Future and DJ Esco: Project E.T.

Similar to Purple Reign and EVOL, Project E.T. lacks the urgency and eye for detail that made Future the star he is.
Future & DJ Esco
Project E.T.

You can tell a lot about a Future mixtape by its closing song. Looking back to his unparalleled run starting with 2014’s Monster to his latest offering, a collaborative mixtape with his DJ Esco, Project E.T., the last tracks reveal much about what precedes them. Starting from Monster, we saw the classic “Codeine Crazy”, a song that did as much to elevate Future to mythologizing status as any of his releases; Beast Mode finished off with “Forever Eva”, one of his finest showings of the power of repetition; 56 Nights closed with the title track on the original download, but has switched to “March Madness” on his Soundcloud, and each capture his eye for detail and looking back on the months that led to his ascent; Purple Reign also ended on the title track, and, while it’s a powerful statement in its own right, it and the mixtape that it came from suffered from the knowledge that “Codeine Crazy” and Monster existed. So we’re now at Project E.T. What does its finishing track, “Benjamins Burn”, say about its larger project? Unfortunately, that Future’s still in the coasting mode that began with Purple Reign.

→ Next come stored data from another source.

<file path="config.mk">
export PLATFORM = sky130hd
export DESIGN_NAME = audio_port_mute_source_select
export DESIGN_NICKNAME = d
export VERILOG_FILES = /design/src/shared/mute_select_pkg.sv /design/src/logic/mute_source_mux.sv /design/src/logic/mute_select_reg.sv /design/src/logic/audio_port_mute_source_select.sv
export SDC_FILE = /design/constraint.sdc
export NUM_CORES = 1
export LEC_CHECK = 0
export BUFFER_PORTS_ARGS = -buffer_cell sky130_fd_sc_hd__buf_4
export CORE_ASPECT_RATIO = 1.25
export CORE_MARGIN = 3
export CORE_UTILIZATION = 32
export CTS_BUF_LIST = sky130_fd_sc_hd__clkbuf_16
export CTS_CLUSTER_DIAMETER = 30
export DETAILED_ROUTE_END_ITERATION = 8
export PLACE_DENSITY = 0.95
export SKIP_CTS_REPAIR_TIMING = 1
export SLEW_MARGIN = 20
export SYNTH_ARGS = -nofsm -noshare
export SYNTH_HDL_FRONTEND = slang
export SYNTH_HIERARCHICAL = 1
export SYNTH_SLANG_ARGS = --single-unit
</file>
<file path="constraint.sdc">
create_clock -name pclk -period 2.4 [get_ports pclk]
set_clock_uncertainty 0.1 [all_clocks]
set_input_delay 0.48 -clock pclk [delete_from_list [all_inputs] [get_ports pclk]]
set_output_delay 0.48 -clock pclk [all_outputs]
set_load 0.02 [all_outputs]
</file>
## config.mk

```make
export PLATFORM = sky130hd
export DESIGN_NAME = timer_core
export DESIGN_NICKNAME = d
export VERILOG_FILES = /design/src/timer_pkg.sv /design/src/osc_link_if.sv /design/src/osc_divider.sv /design/src/timer_core.sv
export VERILOG_INCLUDE_DIRS = /design/src
export SDC_FILE = /design/constraint.sdc
export NUM_CORES = 1
export LEC_CHECK = 0
export ABC_AREA = 1
export BUFFER_PORTS_ARGS = -buffer_cell sky130_fd_sc_hd__clkbuf_2
export CORE_MARGIN = 8
export CORE_UTILIZATION = 55
export DETAILED_ROUTE_END_ITERATION = 12
export PLACE_DENSITY = 0.83
export SYNTH_ARGS = -nofsm -noshare
export SYNTH_HDL_FRONTEND = slang
export SYNTH_SLANG_ARGS = --single-unit
```

## constraint.sdc

```tcl
create_clock -name clk -period 4.5 [get_ports clk]
set_clock_uncertainty 0.2 [all_clocks]
set_input_delay 0.675 -clock clk [delete_from_list [all_inputs] [get_ports clk]]
set_output_delay 0.675 -clock clk [all_outputs]
set_load 0.02 [all_outputs]
```

## src/timer_consts.svh

```systemverilog
// constants for the free-running timer core: offsets, fields, resets, counts
// assumes a byte-wide processor bus and clk as the 4x oscillator clock
`ifndef TIMER_CONSTS_SVH
`define TIMER_CONSTS_SVH

// ----------------------------------------------------------------
// register offsets (byte addresses on the processor bus)
// ----------------------------------------------------------------
`define A_CNT_HI 6'h00
`define A_CNT_LO 6'h01
`define A_OCR_FIRST 6'h02
`define A_OCR_LAST 6'h0B
`define A_CMP_FLAGS 6'h0C
`define A_CMP_IRQ_EN 6'h0D
`define A_CMP_PIN_ACT 6'h0E
`define A_TIMER_MASK_TWO 6'h0F
`define A_WRAP_FLAG 6'h10

// ----------------------------------------------------------------
// fields and reset values
// ----------------------------------------------------------------
`define WRAP_IE_BIT 7
`define WRAP_FLAG_BIT 7
`define CNT_RST 16'h0000
`define OCR_RST 16'hFFFF
`define CNT_MAX 16'hFFFF

// ----------------------------------------------------------------
// timing counts
// ----------------------------------------------------------------
`define OSC_PER_BUS 3'h4
`define STARTUP_BUS_CYCLES 12'hFE0
`define PACC_TAP_MASK 15'h003F
`define WD_TAP_MASK 15'h7FFF

`endif

```

## src/timer_pkg.sv

```systemverilog
// types shared by the timer core and its oscillator divider
// assumes timer_consts.svh for all numeric constants
package timer_pkg;

    typedef enum logic [1:0] {
        ST_DELAY,
        ST_INT_ONLY,
        ST_RUN,
        ST_STOPPED
    } clk_state_t;

    typedef struct packed {
        logic [1:0] phase;
        logic phase_clk;
        logic eclk;
        logic strobe;
        logic tick;
    } div_state_t;

    typedef struct packed {
        clk_state_t st;
        logic [11:0] baud_div;
        logic [11:0] start_mark;
        logic [14:0] chain;
        logic [15:0] count;
        logic [4:0][15:0] ocr;
        logic [4:0] flags;
        logic [4:0] irq_en;
        logic [4:0] pin_act;
        logic [4:0] match_prev;
        logic [4:0] pins;
        logic [4:0] irq;
        logic wrap_flag;
        logic wrap_ie;
        logic wrap_irq;
        logic [1:0] presc;
        logic presc_done;
        logic window_open;
        logic [7:0] lo_hold;
        logic [2:0] freeze;
        logic [7:0] rdata;
        logic pacc_tap;
        logic wd_tap;
    } core_state_t;

endpackage
```

## src/osc_link_if.sv

```systemverilog
// carrier between the timer core and the oscillator divider
// assumes both ends run on the same clk
`timescale 1ns/1ps
interface osc_link_if;
    logic tick;
    logic phase_clk;
    logic eclk;
    logic strobe;
    logic int_en;
    logic ext_en;
    modport div (output tick, output phase_clk, output eclk, output strobe,
                 input int_en, input ext_en);
    modport core (input tick, input phase_clk, input eclk, input strobe,
                  output int_en, output ext_en);
endinterface

```

## src/osc_divider.sv

```systemverilog
// oscillator divider: phase clock, lagging bus clock and address strobe
// assumes clk is the oscillator, four clk periods per bus cycle
`timescale 1ns/1ps
module osc_divider (
    // clock and reset
    input wire logic clk,
    input wire logic rst,
    // link to the timer core
    osc_link_if.div lnk
);
    import timer_pkg::*;

    div_state_t q_r;
    div_state_t q_nxt;

    // ----------------------------------------------------------------
    // quarter-cycle sequencer
    // ----------------------------------------------------------------
    // outputs are decoded from the next phase so they leave flops directly
    always_comb begin
        q_nxt = q_r;
        q_nxt.phase = q_r.phase + 2'h1;
        q_nxt.tick = (q_r.phase == 2'h2); // one pulse per bus cycle
        q_nxt.phase_clk = lnk.int_en & q_nxt.phase[1];
        // bus clock is the phase clock delayed one quarter: 90 degrees late
        q_nxt.eclk = lnk.ext_en & ~(q_nxt.phase[1] ^ q_nxt.phase[0]);
        q_nxt.strobe = lnk.ext_en & (q_nxt.phase == 2'h1);
    end

    always_ff @(posedge clk) begin
        if (rst) begin
            q_r <= '0;
        end else begin
            q_r <= q_nxt;
        end
    end

    assign lnk.tick = q_r.tick;
    assign lnk.phase_clk = q_r.phase_clk;
    assign lnk.eclk = q_r.eclk;
    assign lnk.strobe = q_r.strobe;
endmodule // osc_divider

```

## src/timer_core.sv

```systemverilog
// free-running timer core with five compare channels and clock taps
// assumes byte bus strobes synchronous to clk; clk is the 4x oscillator
`timescale 1ns/1ps
`include "timer_consts.svh"
module timer_core (
    // clock and reset
    input wire logic clk,
    input wire logic rst,
    // processor bus
    input wire logic [5:0] addr,
    input wire logic rd_stb,
    input wire logic wr_stb,
    input wire logic [7:0] wdata,
    output logic [7:0] rdata,
    // mode control
    input wire logic stop_req,
    input wire logic test_mode,
    input wire logic test_baud_clear,
    // timer outputs
    output logic [4:0] cmp_pins,
    output logic [4:0] cmp_irq,
    output logic wrap_irq,
    // clock taps
    output logic pacc_clock_tap,
    output logic watchdog_clock_tap,
    output logic internal_phase_clock,
    output logic bus_clock,
    output logic address_latch_strobe
);
    import timer_pkg::*;

    core_state_t q_r;
    core_state_t q_nxt;
    osc_link_if lnk ();

    // ----------------------------------------------------------------
    // helpers
    // ----------------------------------------------------------------
    // low chain bits that must be all ones for one counter step
    function automatic logic [3:0] presc_mask(input logic [1:0] sel);
        case (sel)
            2'h0: presc_mask = 4'h0;
            2'h1: presc_mask = 4'h3;
            2'h2: presc_mask = 4'h7;
            default: presc_mask = 4'hF;
        endcase
    endfunction

    function automatic logic is_ocr(input logic [5:0] a);
        is_ocr = (a >= `A_OCR_FIRST) && (a <= `A_OCR_LAST);
    endfunction

    osc_divider u_div (
        .clk(clk),
        .rst(rst),
        .lnk(lnk)
    );

    logic run;
    logic step;
    assign run = (q_r.st == ST_INT_ONLY) || (q_r.st == ST_RUN);
    assign step = lnk.tick && run && ((q_r.chain[3:0] & presc_mask(q_r.presc))
                                      == presc_mask(q_r.presc));
    assign lnk.int_en = run;
    assign lnk.ext_en = (q_r.st == ST_RUN);

    // ----------------------------------------------------------------
    // next-state logic
    // ----------------------------------------------------------------
    always_comb begin
        logic [5:0] off;
        logic [2:0] ch;
        logic hit;
        off = '0;
        ch = '0;
        hit = 1'b0;
        q_nxt = q_r;
        q_nxt.pacc_tap = 1'b0;
        q_nxt.wd_tap = 1'b0;

        // baud divider runs on the raw oscillator, so stop cannot hold it
        if (test_mode && test_baud_clear) begin
            q_nxt.baud_div = '0;
        end else if (lnk.tick) begin
            q_nxt.baud_div = q_r.baud_div + 12'h001;
        end

        // clock sequencing: power-up and stop exit share the same delay
        case (q_r.st)
            ST_DELAY: begin
                if (lnk.tick && (q_r.baud_div - q_r.start_mark ==
                                 `STARTUP_BUS_CYCLES - 12'h001)) begin
                    q_nxt.st = ST_INT_ONLY;
                end
            end
            ST_INT_ONLY: begin
                if (lnk.tick) begin
                    q_nxt.st = ST_RUN;
                end
            end
            ST_RUN: begin
                if (stop_req) begin
                    q_nxt.st = ST_STOPPED;
                end
            end
            ST_STOPPED: begin
                if (!stop_req) begin
                    q_nxt.st = ST_DELAY;
                    q_nxt.start_mark = q_nxt.baud_div;
                end
            end
            default: q_nxt.st = ST_DELAY;
        endcase

        // shared chain: taps come off it before the prescale mask applies
        if (lnk.tick && run) begin
            q_nxt.chain = q_r.chain + 15'h0001;
            if ((q_r.chain & `PACC_TAP_MASK) == `PACC_TAP_MASK) begin
                q_nxt.pacc_tap = 1'b1;
                q_nxt.window_open = 1'b0;
            end
            if (q_r.chain == `WD_TAP_MASK) begin
                q_nxt.wd_tap = 1'b1;
            end
        end

        // bus writes; flag clears come before hardware sets so sets win
        if (wr_stb) begin
            if (is_ocr(addr)) begin
                off = addr - `A_OCR_FIRST;
                ch = {1'b0, off[2:1]} + (off[3] ? 3'h4 : 3'h0);
                if (off[0]) begin
                    q_nxt.ocr[ch][7:0] = wdata;
                end else begin
                    q_nxt.ocr[ch][15:8] = wdata;
                end
            end
            case (addr)
                `A_CMP_FLAGS: q_nxt.flags = q_r.flags & ~wdata[4:0];
                `A_CMP_IRQ_EN: q_nxt.irq_en = wdata[4:0];
                `A_CMP_PIN_ACT: q_nxt.pin_act = wdata[4:0];
                `A_WRAP_FLAG: begin
                    if (wdata[`WRAP_FLAG_BIT]) begin
                        q_nxt.wrap_flag = 1'b0;
                    end
                end
                `A_TIMER_MASK_TWO: begin
                    q_nxt.wrap_ie = wdata[`WRAP_IE_BIT];
                    // prescale is time-protected and takes one write only
                    if (q_r.window_open && !q_r.presc_done) begin
                        q_nxt.presc = wdata[1:0];
                        q_nxt.presc_done = 1'b1;
                    end
                end
                default: ;
            endcase
        end

        // counter has no load path at all, only the step below
        if (step) begin
            q_nxt.count = q_r.count + 16'h0001;
            if (q_r.count == `CNT_MAX) begin
                q_nxt.wrap_flag = 1'b1;
            end
        end

        // comparators sample once per bus cycle; pins act on first match only
        if (lnk.tick && run) begin
            for (int i = 0; i < 5; i++) begin
                hit = (q_r.count == q_r.ocr[i]);
                q_nxt.match_prev[i] = hit;
                if (hit) begin
                    q_nxt.flags[i] = 1'b1;
                    if (!q_r.match_prev[i] && q_r.pin_act[i]) begin
                        q_nxt.pins[i] = ~q_r.pins[i];
                    end
                end
            end
        end
        q_nxt.irq = q_nxt.flags & q_nxt.irq_en;
        q_nxt.wrap_irq = q_nxt.wrap_flag & q_nxt.wrap_ie;

        // low-byte latch: frozen one bus cycle by a high-byte read
        if (q_r.freeze != 3'h0) begin
            q_nxt.freeze = q_r.freeze - 3'h1;
        end
        if (rd_stb) begin
            off = addr - `A_OCR_FIRST;
            ch = {1'b0, off[2:1]} + (off[3] ? 3'h4 : 3'h0);
            case (addr)
                `A_CNT_HI: begin
                    q_nxt.rdata = q_r.count[15:8];
                    q_nxt.lo_hold = q_r.count[7:0];
                    // the read edge itself plus three more clk make one bus cycle
                    q_nxt.freeze = `OSC_PER_BUS - 3'h1;
                end
                `A_CNT_LO: q_nxt.rdata = (q_r.freeze != 3'h0) ?
                                         q_r.lo_hold : q_r.count[7:0];
                `A_CMP_FLAGS: q_nxt.rdata = {3'h0, q_r.flags};
                `A_CMP_IRQ_EN: q_nxt.rdata = {3'h0, q_r.irq_en};
                `A_CMP_PIN_ACT: q_nxt.rdata = {3'h0, q_r.pin_act};
                `A_TIMER_MASK_TWO: q_nxt.rdata = {q_r.wrap_ie, 5'h00, q_r.presc};
                `A_WRAP_FLAG: q_nxt.rdata = {q_r.wrap_flag, 7'h00};
                default: begin
                    if (is_ocr(addr)) begin
                        q_nxt.rdata = off[0] ? q_r.ocr[ch][7:0] : q_r.ocr[ch][15:8];
                    end else begin
                        q_nxt.rdata = 8'h00;
                    end
                end
            endcase
        end
    end

    // ----------------------------------------------------------------
    // state register
    // ----------------------------------------------------------------
    always_ff @(posedge clk) begin
        if (rst) begin
            q_r <= '0;
            q_r.st <= ST_DELAY;
            q_r.count <= `CNT_RST;
            q_r.ocr <= {5{`OCR_RST}};
            q_r.window_open <= 1'b1;
        end else begin
            q_r <= q_nxt;
        end
    end

    assign rdata = q_r.rdata;
    assign cmp_pins = q_r.pins;
    assign cmp_irq = q_r.irq;
    assign wrap_irq = q_r.wrap_irq;
    assign pacc_clock_tap = q_r.pacc_tap;
    assign watchdog_clock_tap = q_r.wd_tap;
    assign internal_phase_clock = lnk.phase_clk;
    assign bus_clock = lnk.eclk;
    assign address_latch_strobe = lnk.strobe;

    for (genvar g = 0; g < 5; g++) begin : g_chk

    end
endmodule // timer_core

```

==> impl_metrics.json <==
{
  "cp.arrival_ns": 3.11,
  "critical_path_required_ns": 4.75,
  "synth-edff-count": 0,
  "worstMarginPinSlew_ns": 0.938,
  "drt_wl_total_um": 40100,
  "area_growth_pct": 8.95,
  "vias": 11400,
  "cts_hold_buf": 0,
  "cts_buffer_depth": 3,
  "grt_use_total_pct": 32.5,
  "cts.sinks": 201,
  "slew_headroom_pct": 37.2,
  "io_pins": 45,
  "wl_per_cell_um": 21.2,
  "yosysTopAreaCellShare_pct": 36.5,
  "htreeDepth": 1,
  "ys_seq_elements": 201,
  "antenna_left": 0,
  "use_met2_pct": 49.2,
  "tritoncts": "done",
  "synth_seq_area_share_pct": 36.5,
  "powerDensity_mw_per_mm2": 362,
  "status": "finished clean",
  "antenna_found_initial": 0,
  "ys_types": 52,
  "hpwl_um": 29700,
  "p_leak_nw": 5.53,
  "hp-class": "reg -> reg",
  "die_area_mm2": 0.0248,
  "synth_common_cells": "nand2_1 (302), inv_1 (218), dfxtp_1 (201)",
  "r2r_cells": 7,
  "insertion_delay_ns": 0.51,
  "grt_first_pass_wirelength_um": 61200,
  "io_buffers": 44,
  "vdd_drop_max_mv": 0.240,
  "synth_nets": 1660,
  "synth.area.top_cells": "dfxtp_1 (36%), nand2_1 (10%), o21ai_0 (7.8%)",
  "yosysTopAreaCell": "dfxtp_1",
  "crit_path_start_kind": "flip-flop",
  "gr-usage-met3_pct": 5.60,
  "fmax_mhz": 349,
  "start_util_pct": 55.2,
  "grt_pass1_vias": 10500,
  "drv_cap": 0,
  "cp_max_fo": 13,
  "whs_ns": 0.262,
  "die_h_um": 158,
  "path_class": "reg -> reg",
  "post_cts_buffers": 0,
  "min_path_cells": 2,
  "finalHoldViolCount": 0,
  "dr.pass1.iters": 5,
  "period_share_pct": 63.6,
  "ys_warn_count": 0,
  "busiest_layer": "met2",
  "end_kind": "flip-flop",
  "tns_ns": 0,
  "drt_iter0_markers": 1383,
  "clk_root_buffer_cell": "clkbuf_16",
  "place_inst": 1854,
  "ys.flop_type": "dfxtp_1",
  "die_w_um": 158,
  "rows": 52,
  "core_mm2": 0.0200,
  "grt_start_max_net_pins": 59,
  "clkTransAtPathRegs_ns": 0.06,
  "vias_per_cell": 6.02,
  "grt_setup_unrepaired": "no",
  "gp_congestion": 0.998,
  "min_period_ns": 2.86,
  "drc": 0,
  "antenna_cells": 0,
  "syn_inst": 1614,
  "post_cts_resized": 0,
  "layout-drive-gt1-share_pct": 8.44,
  "gr-total-overflow": 0,
  "finalNonFillerCells": 1893,
  "cts_buffers": 22,
  "syn-cell-area_mm2": 0.0110,
  "p_total_mw": 4.34,
  "setup_viol": 0,
  "grtUsageMet1_pct": 44.6,
  "nets": 1654,
  "synth_async_sr_flop_share_pct": 0,
  "synth_area_per_cell_um2": 6.83,
  "synth_most_common_cell": "nand2_1",
  "slew_violations": 0
}
[metal layers]
metal  part of all wire (%)  routed length, um  up-vias
met5                      0                  0        -
met4                    4.7               1870        0
met3                     11               4590      116
met2                     42              17000      643
met1                     42              16700     5309
li1                       -                  -     5327
[cell type report]
class | instances | area (um^2)
inverter | 230 | 863
tap | 270 | 338
clock buffer | 30 | 641
fill | 1865 | 7960
timing repair buffer | 59 | 348
clock inverter | 9 | 118
sequential | 201 | 4020
multi-input combinational | 1094 | 5680
[flip-flops by register name, summed over array words and instances (netlist names)]
signal               cells
cmp_irq                  5
cmp_pins                 5
pacc_clock_tap           1
q_r                    174
rdata                    8
u_div.lnk.eclk           1
u_div.lnk.phase_clk      1
u_div.lnk.strobe         1
u_div.lnk.tick           1
u_div.q_r                2
watchdog_clock_tap       1
wrap_irq                 1
[stage by stage]
stage / util [%] / setup slack [ns] / instance area [um^2]
4_1_cts: 60.2 / 1.74 / 12000
3_5_place_dp: 56.4 / 1.46 / 11300
5_1_grt: 60.2 / 1.54 / 12000
6_report: 60.2 / 1.64 / 12000
3_3_place_gp: 56.4 / 1.46 / 11300
2_1_floorplan: - / 1.98 / 11000
[layout by cell type (no fill, tap or decap), types with 6 or more instances in the layout]
cell type / netlist / routed
nand2_1: 302 / 302
inv_1: 218 / 218
dfxtp_1: 201 / 201
o21ai_0: 172 / 172
nor2_1: 148 / 148
a21oi_1: 126 / 126
nand3_1: 67 / 67
clkbuf_2: 2 / 43
o211ai_1: 40 / 40
nand4_1: 35 / 35
nor3_1: 29 / 29
ha_1: 24 / 24
nor4_1: 22 / 22
clkbuf_16: 0 / 22
xnor2_1: 20 / 20
o22ai_1: 19 / 19
buf_4: 23 / 15
xor2_1: 13 / 13
inv_2: 11 / 11
o2111ai_1: 8 / 8
nand2_2: 7 / 7
a211oi_1: 7 / 7
or2_2: 7 / 7
clkbuf_8: 0 / 6
[logic make-up after synthesis]
| group | Yosys count | share of synthesized area, % |
|---|---|---|
| adder cells (fa/ha/maj) | 25 | 2.90 |
| multiplexers | 1 | 0.0908 |
| buffers and inverters | 319 | 12.0 |
| AND/OR/NAND/NOR | 640 | 25.9 |
| AO/OA/AOI/OAI | 395 | 20.0 |
| flip-flops | 201 | 36.5 |
| XOR/XNOR | 33 | 2.62 |
[final timing paths]
path / end / slack, ns / from
max reg2reg: cmp_pins[3] / 1.64 / q_r[143]
min: watchdog_clock_tap / 0.26 / q_r[168]
max: cmp_pins[3] / 1.64 / q_r[143]
min reg2reg: watchdog_clock_tap / 0.26 / q_r[168]
[critical path: stages, from the launching register on]
cell	delay [ns]
dfxtp_1	0.45
inv_1	0.54
o22ai_1	0.25
nor4_1	0.72
nand4_1	0.33
nand2_1	0.14
nand2_1	0.05
nor2_1	0.10
[power by group]
part | switching [mW] | internal (mW) | total (mW)
Clock | 0.770 | 1.12 | 1.89
Combinational | 0.410 | 0.179 | 0.589
Sequential | 0.0413 | 1.83 | 1.87
Total | 1.22 | 3.12 | 4.34
Power figures use the tool's default switching activity.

The clearest way this is evident is by examining similar lyrics from E.T. and the three mixtape run he’s so known for. On “Benjamins”, he plainly states “I went bonkers in Europe”, a far cry from the “I did 56 broads on the European tour and they was all crazy / I took 56 bars all in one month” of “56 Nights”. Elsewhere, “Audemars, Hublots now” on “Too Much Sauce” is less descriptive than the dizzying turn-of-phrase from “Codeine Crazy”: “I say everything triple-time / AP, Rollie, Hublot, triple time”. But the latter song is still evidence of one of Future’s greatest strengths, that of infectious hook-maker. A huge look for Lil Uzi Vert, who provides all of the song’s verses, Future melodically keeps inventing new ways to say the phrase “too much sauce”. It’s a fun song with a characteristic Zaytoven piano beat, anchored with Vert’s joyous boasts: “Diamonds, they look like Dasani / More like Voss”. But it’s not representative of the product as a whole.

Instead, the project could be subtitled “Future’s Shopping List”, as the lyrics read more like that than anything else. Granted, this could lead to enjoyable turn-up music, but it lacks the gleeful intensity that songs of that nature need. Rather, he sounds bored on much of the tape, and not the Cam’ron-ian bored arrogance of the introduction to “Low Life” where he adds a rare bout of self-awareness to the mix. No, it’s fashionable designers (what else?), expensive cars (what else?), and myriad drugs (what else?). But as I wrote about Purple Reign, Future’s now in a simultaneously enviable and unenviable position: he’s at the top of the game, yes, but this now means that the two options are coast off of the success or enter into a period of experimentation to further his sound. So far, he’s taken the first option.

As he’s an A-list rapper, however, it’s obvious that any release would come with hits inside. The most likely candidate, on star power alone, is the Drake and 2 Chainz collaboration “100it Racks”. The twinkling bass-heavy beat sounds ripped straight from the What a Time to Be Alive sessions, a collaboration that was quite well-produced. The lyrics aren’t much to write home about (Drake’s still on his unimpressive Views lyricism with “You think she your baby girl / She text us (Texas) like Dallas”), but 2 Chainz continues his 2016 features run with the absurd imagery of “Put codeine in a Snapple / Put codeine on a salad / Guess I’m on a codeine diet!” All in all, this won’t matter much, as Future’s droning hook, “Hunnit racks bustin’ out the wrapper”, is sure to be repeated ad nauseam.

What has long made Future’s music compelling is the emotional transparency he’s shown from his earliest releases. Where many artists of all genres are content to portray good times and stop there, Future’s someone who was willing to expound upon what happens after they run out. It’s what’s made him one of rap’s most beloved figures by his fans and why his pre-Purple Reign output is treated like gospel. Project E.T. lacks this facet of his music and has suffered as a result. He’s still at the top of the game and each release will be vital to listen to, but a new challenge arises: where to go from here?